Supplied data:

◆ ◆ ◆ ◆ ◆ ◆ ◆

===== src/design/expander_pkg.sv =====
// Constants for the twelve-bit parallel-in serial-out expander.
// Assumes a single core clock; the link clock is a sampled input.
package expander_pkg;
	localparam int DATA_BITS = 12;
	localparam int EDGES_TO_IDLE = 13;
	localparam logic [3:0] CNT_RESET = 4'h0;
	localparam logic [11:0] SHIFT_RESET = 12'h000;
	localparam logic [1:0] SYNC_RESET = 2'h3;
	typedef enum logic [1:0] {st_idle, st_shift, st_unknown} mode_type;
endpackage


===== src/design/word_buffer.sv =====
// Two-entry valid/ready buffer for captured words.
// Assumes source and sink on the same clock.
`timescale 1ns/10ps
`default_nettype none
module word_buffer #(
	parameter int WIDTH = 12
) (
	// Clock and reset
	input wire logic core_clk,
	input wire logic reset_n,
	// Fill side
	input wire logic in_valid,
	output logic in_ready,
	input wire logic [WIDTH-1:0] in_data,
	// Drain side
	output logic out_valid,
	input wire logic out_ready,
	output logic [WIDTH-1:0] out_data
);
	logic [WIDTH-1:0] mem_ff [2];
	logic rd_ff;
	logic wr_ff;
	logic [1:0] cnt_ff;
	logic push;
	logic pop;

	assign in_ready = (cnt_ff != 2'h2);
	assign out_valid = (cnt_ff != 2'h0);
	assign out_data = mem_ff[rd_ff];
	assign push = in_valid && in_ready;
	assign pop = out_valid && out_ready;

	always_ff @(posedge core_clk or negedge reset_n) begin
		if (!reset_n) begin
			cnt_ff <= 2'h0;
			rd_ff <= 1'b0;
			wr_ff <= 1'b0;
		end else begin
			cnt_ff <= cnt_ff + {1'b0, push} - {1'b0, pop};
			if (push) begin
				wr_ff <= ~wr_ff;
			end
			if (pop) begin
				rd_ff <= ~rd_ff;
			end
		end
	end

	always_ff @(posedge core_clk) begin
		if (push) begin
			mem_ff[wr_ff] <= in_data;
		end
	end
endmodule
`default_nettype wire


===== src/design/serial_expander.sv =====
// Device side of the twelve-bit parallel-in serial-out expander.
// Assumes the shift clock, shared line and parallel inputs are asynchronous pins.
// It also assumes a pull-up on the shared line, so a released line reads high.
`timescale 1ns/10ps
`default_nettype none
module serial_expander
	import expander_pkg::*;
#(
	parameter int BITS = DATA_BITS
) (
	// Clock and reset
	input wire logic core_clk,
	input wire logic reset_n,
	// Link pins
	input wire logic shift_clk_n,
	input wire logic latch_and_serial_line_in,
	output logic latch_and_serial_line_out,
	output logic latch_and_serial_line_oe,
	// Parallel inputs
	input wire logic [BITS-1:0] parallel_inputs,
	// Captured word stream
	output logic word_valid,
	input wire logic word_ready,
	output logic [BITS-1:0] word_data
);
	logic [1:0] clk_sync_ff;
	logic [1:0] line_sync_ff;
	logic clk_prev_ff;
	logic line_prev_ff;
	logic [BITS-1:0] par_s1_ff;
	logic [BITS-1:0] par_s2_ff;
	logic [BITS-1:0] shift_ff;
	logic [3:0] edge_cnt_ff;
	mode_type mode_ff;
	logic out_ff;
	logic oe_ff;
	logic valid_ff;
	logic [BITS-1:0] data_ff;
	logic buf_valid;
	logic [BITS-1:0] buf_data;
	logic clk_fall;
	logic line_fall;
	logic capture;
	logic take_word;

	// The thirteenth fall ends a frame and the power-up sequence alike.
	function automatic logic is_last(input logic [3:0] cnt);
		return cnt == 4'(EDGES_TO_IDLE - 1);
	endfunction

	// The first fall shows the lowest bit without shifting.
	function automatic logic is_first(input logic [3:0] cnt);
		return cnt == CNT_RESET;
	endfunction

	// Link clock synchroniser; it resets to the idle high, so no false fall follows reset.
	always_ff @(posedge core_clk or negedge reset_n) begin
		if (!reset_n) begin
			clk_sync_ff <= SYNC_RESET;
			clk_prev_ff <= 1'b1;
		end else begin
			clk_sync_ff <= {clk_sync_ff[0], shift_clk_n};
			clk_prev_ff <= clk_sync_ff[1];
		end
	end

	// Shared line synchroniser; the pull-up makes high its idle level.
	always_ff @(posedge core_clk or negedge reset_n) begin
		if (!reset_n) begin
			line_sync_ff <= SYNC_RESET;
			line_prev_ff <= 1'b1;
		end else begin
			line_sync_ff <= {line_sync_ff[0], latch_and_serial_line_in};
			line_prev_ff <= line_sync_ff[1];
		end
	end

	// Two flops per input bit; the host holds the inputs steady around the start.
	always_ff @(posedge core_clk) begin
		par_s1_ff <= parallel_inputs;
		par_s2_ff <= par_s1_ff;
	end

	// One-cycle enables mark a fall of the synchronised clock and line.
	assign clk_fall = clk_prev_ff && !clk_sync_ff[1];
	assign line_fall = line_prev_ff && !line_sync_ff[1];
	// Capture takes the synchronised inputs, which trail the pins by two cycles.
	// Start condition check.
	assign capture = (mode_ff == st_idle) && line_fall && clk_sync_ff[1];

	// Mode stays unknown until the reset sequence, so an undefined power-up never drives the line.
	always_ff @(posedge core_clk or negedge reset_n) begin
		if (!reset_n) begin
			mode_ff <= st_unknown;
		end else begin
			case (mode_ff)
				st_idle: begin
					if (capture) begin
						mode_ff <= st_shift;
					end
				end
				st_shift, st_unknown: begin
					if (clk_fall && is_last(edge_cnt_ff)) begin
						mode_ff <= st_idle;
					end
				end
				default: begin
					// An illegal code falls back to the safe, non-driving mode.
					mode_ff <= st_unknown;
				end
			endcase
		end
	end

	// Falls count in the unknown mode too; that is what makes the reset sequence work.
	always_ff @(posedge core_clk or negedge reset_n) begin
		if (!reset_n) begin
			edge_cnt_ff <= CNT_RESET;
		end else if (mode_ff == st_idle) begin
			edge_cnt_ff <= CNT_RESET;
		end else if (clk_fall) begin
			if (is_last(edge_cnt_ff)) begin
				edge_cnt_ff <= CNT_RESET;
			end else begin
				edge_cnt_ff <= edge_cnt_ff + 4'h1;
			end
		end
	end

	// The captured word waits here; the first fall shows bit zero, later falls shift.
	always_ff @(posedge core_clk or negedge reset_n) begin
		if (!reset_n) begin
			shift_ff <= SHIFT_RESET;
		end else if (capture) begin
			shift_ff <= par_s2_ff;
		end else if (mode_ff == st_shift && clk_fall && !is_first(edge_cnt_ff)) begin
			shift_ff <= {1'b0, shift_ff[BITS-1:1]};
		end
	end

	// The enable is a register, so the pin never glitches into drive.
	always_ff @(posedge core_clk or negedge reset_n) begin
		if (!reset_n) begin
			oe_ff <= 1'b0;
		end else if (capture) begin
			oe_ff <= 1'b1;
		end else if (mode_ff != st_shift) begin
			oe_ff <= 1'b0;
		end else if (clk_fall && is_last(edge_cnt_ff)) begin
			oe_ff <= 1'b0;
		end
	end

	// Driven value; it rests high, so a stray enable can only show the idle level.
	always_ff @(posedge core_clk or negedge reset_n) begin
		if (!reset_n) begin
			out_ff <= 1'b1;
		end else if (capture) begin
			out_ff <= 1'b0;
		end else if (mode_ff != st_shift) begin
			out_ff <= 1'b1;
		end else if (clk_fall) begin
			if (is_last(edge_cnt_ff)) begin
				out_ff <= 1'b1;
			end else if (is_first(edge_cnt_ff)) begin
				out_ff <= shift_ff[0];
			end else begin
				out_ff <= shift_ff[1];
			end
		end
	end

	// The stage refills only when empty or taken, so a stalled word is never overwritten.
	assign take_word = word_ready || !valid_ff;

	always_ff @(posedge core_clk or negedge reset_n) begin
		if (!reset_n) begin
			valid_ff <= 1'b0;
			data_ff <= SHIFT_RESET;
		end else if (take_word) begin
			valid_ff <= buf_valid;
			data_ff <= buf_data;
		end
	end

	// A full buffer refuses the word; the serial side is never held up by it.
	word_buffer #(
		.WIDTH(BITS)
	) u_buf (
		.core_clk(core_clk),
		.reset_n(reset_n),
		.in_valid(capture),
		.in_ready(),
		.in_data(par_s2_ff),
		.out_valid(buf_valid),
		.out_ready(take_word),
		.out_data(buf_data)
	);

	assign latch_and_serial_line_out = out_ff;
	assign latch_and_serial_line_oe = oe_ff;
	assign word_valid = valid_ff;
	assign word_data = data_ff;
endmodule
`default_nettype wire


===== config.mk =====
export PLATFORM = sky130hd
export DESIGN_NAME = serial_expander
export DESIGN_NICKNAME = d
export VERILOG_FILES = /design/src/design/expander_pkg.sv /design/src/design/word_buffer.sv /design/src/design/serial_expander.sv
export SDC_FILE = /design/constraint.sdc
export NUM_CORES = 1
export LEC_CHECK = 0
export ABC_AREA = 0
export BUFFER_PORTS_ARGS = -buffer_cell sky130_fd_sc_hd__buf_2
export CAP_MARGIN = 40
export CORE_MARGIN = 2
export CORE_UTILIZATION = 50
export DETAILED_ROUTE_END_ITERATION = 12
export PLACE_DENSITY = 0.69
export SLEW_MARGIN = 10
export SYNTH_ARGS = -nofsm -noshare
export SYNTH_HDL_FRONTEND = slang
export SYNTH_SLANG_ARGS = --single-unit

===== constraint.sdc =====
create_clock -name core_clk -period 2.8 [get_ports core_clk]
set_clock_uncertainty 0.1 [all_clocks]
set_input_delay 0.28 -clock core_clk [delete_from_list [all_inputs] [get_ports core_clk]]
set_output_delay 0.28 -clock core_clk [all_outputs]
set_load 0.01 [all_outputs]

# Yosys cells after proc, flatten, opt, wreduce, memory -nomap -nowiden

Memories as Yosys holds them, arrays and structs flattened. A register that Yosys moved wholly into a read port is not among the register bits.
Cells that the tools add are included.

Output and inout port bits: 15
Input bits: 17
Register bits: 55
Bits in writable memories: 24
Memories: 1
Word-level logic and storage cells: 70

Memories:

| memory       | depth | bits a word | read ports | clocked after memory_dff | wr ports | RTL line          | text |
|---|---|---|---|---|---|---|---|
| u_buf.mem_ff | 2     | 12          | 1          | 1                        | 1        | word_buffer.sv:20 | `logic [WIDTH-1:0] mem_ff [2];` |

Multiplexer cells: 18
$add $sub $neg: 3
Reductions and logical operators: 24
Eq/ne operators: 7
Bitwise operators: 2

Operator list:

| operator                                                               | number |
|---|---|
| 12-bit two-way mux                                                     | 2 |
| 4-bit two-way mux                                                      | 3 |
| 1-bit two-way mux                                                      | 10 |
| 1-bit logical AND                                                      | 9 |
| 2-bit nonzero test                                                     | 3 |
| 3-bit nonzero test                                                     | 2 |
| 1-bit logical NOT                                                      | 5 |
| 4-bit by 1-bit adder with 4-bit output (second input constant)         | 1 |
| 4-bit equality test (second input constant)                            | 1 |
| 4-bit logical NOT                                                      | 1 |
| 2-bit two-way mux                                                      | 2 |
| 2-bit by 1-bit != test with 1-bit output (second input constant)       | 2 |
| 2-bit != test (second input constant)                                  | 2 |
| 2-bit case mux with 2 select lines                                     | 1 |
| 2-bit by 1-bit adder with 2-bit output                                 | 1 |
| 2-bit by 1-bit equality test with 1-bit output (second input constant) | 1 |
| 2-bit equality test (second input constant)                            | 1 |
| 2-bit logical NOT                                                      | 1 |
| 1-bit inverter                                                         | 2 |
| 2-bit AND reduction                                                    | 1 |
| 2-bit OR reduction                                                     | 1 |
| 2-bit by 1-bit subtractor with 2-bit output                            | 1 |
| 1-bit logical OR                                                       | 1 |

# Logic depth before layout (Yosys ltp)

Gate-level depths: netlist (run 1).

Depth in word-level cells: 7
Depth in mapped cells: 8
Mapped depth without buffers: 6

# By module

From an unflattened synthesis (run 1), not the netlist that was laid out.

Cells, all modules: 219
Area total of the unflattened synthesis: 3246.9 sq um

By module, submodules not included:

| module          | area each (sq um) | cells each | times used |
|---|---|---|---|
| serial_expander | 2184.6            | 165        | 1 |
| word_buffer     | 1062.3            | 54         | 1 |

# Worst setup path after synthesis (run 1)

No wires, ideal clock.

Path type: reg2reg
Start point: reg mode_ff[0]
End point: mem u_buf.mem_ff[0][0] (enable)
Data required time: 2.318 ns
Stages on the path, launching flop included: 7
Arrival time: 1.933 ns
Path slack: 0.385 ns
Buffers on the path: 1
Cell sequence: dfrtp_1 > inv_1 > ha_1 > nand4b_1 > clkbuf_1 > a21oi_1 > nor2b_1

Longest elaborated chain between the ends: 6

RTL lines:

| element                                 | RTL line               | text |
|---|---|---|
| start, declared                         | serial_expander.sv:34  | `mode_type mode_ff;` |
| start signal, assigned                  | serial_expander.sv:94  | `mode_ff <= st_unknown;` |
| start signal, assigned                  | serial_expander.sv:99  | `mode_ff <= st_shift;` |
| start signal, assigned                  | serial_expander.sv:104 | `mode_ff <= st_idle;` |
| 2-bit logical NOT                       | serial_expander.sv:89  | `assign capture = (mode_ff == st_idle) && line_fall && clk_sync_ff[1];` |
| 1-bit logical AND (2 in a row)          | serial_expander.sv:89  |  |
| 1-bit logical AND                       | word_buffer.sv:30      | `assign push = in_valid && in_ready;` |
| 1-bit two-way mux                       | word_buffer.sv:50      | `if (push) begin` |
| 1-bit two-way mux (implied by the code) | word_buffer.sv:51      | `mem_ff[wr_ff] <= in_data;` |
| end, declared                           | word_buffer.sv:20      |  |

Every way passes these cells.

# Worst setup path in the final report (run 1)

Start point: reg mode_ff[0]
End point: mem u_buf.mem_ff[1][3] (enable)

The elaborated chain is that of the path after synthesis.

◆ ◆ ◆ ◆ ◆ ◆ ◆

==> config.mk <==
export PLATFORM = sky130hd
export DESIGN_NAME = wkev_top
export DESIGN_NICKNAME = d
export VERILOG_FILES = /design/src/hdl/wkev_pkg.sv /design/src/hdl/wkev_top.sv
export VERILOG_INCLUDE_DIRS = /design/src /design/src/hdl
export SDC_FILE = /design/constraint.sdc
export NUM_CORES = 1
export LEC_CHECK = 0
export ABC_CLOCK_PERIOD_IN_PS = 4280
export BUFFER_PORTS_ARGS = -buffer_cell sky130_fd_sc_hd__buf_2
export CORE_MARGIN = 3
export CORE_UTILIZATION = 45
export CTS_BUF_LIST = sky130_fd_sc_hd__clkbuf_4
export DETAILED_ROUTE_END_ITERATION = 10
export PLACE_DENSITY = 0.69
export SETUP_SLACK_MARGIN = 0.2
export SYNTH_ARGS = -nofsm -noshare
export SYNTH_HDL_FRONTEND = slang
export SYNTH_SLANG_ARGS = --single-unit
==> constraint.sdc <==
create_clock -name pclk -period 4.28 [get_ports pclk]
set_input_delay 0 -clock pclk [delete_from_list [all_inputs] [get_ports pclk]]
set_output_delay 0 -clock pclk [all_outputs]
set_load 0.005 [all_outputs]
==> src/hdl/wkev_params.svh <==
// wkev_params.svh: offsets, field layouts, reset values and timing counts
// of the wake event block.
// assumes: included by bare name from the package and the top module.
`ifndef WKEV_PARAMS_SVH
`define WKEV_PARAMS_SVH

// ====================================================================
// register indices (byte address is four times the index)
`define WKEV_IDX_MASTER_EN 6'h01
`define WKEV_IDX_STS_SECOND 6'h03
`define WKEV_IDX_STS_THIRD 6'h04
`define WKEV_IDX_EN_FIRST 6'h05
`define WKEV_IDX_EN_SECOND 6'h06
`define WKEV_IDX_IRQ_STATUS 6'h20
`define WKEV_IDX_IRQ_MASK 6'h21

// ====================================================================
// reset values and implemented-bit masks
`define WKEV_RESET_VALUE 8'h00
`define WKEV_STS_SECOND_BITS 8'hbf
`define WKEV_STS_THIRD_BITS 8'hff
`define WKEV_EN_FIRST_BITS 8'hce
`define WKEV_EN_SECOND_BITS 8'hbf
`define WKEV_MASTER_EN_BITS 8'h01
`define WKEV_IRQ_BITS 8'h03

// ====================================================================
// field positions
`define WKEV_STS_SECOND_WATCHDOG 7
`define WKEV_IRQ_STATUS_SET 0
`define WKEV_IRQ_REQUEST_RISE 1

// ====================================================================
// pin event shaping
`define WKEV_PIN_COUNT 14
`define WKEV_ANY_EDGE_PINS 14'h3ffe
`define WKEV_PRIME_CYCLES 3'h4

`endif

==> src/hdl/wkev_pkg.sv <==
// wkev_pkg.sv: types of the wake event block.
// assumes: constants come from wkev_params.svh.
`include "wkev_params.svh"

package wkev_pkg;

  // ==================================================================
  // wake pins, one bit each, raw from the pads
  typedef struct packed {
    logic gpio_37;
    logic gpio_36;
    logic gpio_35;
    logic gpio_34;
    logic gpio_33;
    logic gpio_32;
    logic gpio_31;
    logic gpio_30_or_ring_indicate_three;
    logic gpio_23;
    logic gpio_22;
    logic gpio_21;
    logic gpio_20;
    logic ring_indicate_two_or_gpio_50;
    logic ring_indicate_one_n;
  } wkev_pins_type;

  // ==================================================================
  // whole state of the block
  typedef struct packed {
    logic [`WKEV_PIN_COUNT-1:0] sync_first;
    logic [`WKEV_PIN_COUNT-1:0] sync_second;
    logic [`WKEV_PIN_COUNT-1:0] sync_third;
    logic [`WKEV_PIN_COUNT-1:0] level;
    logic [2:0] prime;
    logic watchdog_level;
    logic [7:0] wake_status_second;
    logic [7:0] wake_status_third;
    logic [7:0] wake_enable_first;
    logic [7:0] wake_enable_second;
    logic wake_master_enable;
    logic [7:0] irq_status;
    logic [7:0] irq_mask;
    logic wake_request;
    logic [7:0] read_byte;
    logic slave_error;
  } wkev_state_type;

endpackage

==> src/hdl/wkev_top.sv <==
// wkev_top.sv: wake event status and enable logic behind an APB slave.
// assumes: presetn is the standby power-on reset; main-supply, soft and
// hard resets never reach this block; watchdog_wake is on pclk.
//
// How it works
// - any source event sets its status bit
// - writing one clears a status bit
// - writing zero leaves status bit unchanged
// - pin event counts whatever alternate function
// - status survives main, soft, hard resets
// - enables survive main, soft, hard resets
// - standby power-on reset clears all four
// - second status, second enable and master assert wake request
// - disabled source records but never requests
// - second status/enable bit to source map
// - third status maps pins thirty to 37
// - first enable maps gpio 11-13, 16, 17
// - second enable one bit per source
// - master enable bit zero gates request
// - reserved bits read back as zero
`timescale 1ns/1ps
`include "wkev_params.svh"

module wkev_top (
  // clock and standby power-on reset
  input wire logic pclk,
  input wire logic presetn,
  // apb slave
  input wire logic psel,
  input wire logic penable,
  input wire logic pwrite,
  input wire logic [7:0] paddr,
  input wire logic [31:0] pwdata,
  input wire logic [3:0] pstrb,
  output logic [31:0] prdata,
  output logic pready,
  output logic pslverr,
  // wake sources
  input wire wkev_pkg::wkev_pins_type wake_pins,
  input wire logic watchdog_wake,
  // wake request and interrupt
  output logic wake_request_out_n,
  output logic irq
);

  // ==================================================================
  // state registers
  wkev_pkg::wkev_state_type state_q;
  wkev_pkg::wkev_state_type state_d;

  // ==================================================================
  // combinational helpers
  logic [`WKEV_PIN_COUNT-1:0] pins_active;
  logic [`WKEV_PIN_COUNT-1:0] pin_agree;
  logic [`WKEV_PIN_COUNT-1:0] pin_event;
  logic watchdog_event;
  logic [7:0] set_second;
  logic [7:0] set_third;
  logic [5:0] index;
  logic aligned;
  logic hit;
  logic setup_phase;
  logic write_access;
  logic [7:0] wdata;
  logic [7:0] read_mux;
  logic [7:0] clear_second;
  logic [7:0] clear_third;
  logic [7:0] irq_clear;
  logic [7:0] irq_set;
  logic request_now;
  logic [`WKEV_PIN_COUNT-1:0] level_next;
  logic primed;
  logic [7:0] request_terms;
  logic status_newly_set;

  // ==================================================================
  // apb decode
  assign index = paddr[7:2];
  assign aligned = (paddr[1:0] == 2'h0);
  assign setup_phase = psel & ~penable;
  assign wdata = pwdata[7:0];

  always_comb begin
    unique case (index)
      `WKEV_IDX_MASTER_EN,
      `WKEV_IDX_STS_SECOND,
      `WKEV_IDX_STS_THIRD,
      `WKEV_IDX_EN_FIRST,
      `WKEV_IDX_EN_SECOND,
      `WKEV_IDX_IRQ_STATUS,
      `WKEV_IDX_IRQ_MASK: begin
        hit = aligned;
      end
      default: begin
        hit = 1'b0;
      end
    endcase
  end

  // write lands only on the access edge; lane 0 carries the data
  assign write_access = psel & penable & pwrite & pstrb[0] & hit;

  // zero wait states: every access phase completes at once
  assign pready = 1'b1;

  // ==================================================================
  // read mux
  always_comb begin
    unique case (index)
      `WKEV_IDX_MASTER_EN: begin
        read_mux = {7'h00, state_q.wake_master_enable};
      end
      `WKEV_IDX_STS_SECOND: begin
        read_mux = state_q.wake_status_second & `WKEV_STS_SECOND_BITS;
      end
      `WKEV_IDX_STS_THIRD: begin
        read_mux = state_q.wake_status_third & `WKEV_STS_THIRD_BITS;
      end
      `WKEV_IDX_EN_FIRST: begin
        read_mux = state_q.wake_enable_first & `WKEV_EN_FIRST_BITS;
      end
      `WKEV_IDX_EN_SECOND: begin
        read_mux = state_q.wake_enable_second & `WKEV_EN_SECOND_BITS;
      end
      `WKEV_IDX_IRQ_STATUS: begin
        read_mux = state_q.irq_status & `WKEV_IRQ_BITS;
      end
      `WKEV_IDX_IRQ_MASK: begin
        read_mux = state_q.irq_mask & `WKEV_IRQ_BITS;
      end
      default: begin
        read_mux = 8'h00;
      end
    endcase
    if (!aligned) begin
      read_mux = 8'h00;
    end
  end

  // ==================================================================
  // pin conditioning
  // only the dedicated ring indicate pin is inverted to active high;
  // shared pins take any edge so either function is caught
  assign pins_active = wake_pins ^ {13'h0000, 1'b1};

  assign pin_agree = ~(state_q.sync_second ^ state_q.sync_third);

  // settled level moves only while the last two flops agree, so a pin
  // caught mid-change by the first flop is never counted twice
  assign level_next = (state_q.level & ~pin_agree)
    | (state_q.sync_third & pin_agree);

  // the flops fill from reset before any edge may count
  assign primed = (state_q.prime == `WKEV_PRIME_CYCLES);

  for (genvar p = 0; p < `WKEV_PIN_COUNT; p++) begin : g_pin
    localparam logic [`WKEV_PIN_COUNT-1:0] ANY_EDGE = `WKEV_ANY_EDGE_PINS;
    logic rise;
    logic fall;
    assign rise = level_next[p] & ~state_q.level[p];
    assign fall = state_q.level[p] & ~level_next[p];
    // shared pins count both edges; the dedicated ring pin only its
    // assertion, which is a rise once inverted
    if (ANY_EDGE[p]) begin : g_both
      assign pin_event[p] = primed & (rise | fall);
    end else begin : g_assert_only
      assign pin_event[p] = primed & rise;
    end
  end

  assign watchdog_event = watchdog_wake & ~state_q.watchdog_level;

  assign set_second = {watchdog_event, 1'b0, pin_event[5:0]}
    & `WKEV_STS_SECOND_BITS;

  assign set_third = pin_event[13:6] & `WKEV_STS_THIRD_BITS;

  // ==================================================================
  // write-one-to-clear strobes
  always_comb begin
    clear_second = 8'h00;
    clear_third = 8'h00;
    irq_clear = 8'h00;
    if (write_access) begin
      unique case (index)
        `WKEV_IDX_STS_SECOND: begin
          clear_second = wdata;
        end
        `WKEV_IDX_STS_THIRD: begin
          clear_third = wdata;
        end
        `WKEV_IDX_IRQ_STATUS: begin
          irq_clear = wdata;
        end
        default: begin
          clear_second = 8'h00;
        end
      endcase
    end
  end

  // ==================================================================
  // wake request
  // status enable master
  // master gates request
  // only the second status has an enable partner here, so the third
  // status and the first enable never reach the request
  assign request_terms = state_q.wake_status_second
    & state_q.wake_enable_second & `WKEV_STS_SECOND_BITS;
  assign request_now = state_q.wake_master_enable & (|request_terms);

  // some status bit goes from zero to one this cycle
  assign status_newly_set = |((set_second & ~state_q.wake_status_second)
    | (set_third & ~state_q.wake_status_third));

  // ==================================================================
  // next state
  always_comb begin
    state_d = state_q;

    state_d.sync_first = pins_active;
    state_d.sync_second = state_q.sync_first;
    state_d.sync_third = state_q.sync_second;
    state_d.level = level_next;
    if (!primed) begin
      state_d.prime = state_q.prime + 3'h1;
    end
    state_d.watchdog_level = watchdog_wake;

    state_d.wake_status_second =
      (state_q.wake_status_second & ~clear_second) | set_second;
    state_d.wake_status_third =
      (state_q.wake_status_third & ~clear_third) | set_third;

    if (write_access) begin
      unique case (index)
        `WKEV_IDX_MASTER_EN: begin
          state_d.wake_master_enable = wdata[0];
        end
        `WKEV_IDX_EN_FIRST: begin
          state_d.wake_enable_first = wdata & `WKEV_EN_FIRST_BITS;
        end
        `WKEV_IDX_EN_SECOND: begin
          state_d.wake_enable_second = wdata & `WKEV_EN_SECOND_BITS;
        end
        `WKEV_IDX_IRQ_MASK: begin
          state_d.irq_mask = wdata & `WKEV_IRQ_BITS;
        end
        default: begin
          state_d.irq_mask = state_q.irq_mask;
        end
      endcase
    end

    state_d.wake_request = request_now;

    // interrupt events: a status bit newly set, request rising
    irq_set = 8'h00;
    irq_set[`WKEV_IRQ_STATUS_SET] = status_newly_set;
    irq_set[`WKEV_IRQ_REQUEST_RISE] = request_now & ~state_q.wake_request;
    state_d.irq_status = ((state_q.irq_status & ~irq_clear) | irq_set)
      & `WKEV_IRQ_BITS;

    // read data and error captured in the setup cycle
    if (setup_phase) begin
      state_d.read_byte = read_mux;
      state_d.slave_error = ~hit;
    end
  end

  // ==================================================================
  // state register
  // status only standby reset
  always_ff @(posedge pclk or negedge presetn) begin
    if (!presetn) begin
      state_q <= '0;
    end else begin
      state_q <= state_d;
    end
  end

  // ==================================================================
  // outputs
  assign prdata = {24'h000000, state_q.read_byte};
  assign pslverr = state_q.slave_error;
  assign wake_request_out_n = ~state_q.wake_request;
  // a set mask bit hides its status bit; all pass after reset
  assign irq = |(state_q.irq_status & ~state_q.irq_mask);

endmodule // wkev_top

◆ ◆ ◆ ◆ ◆ ◆ ◆

Prompt:
Check each line of the records above for "once", and copy those that have it.

Exercise result:
  // zero wait states: every access phase completes at once
    // assertion, which is a rise once inverted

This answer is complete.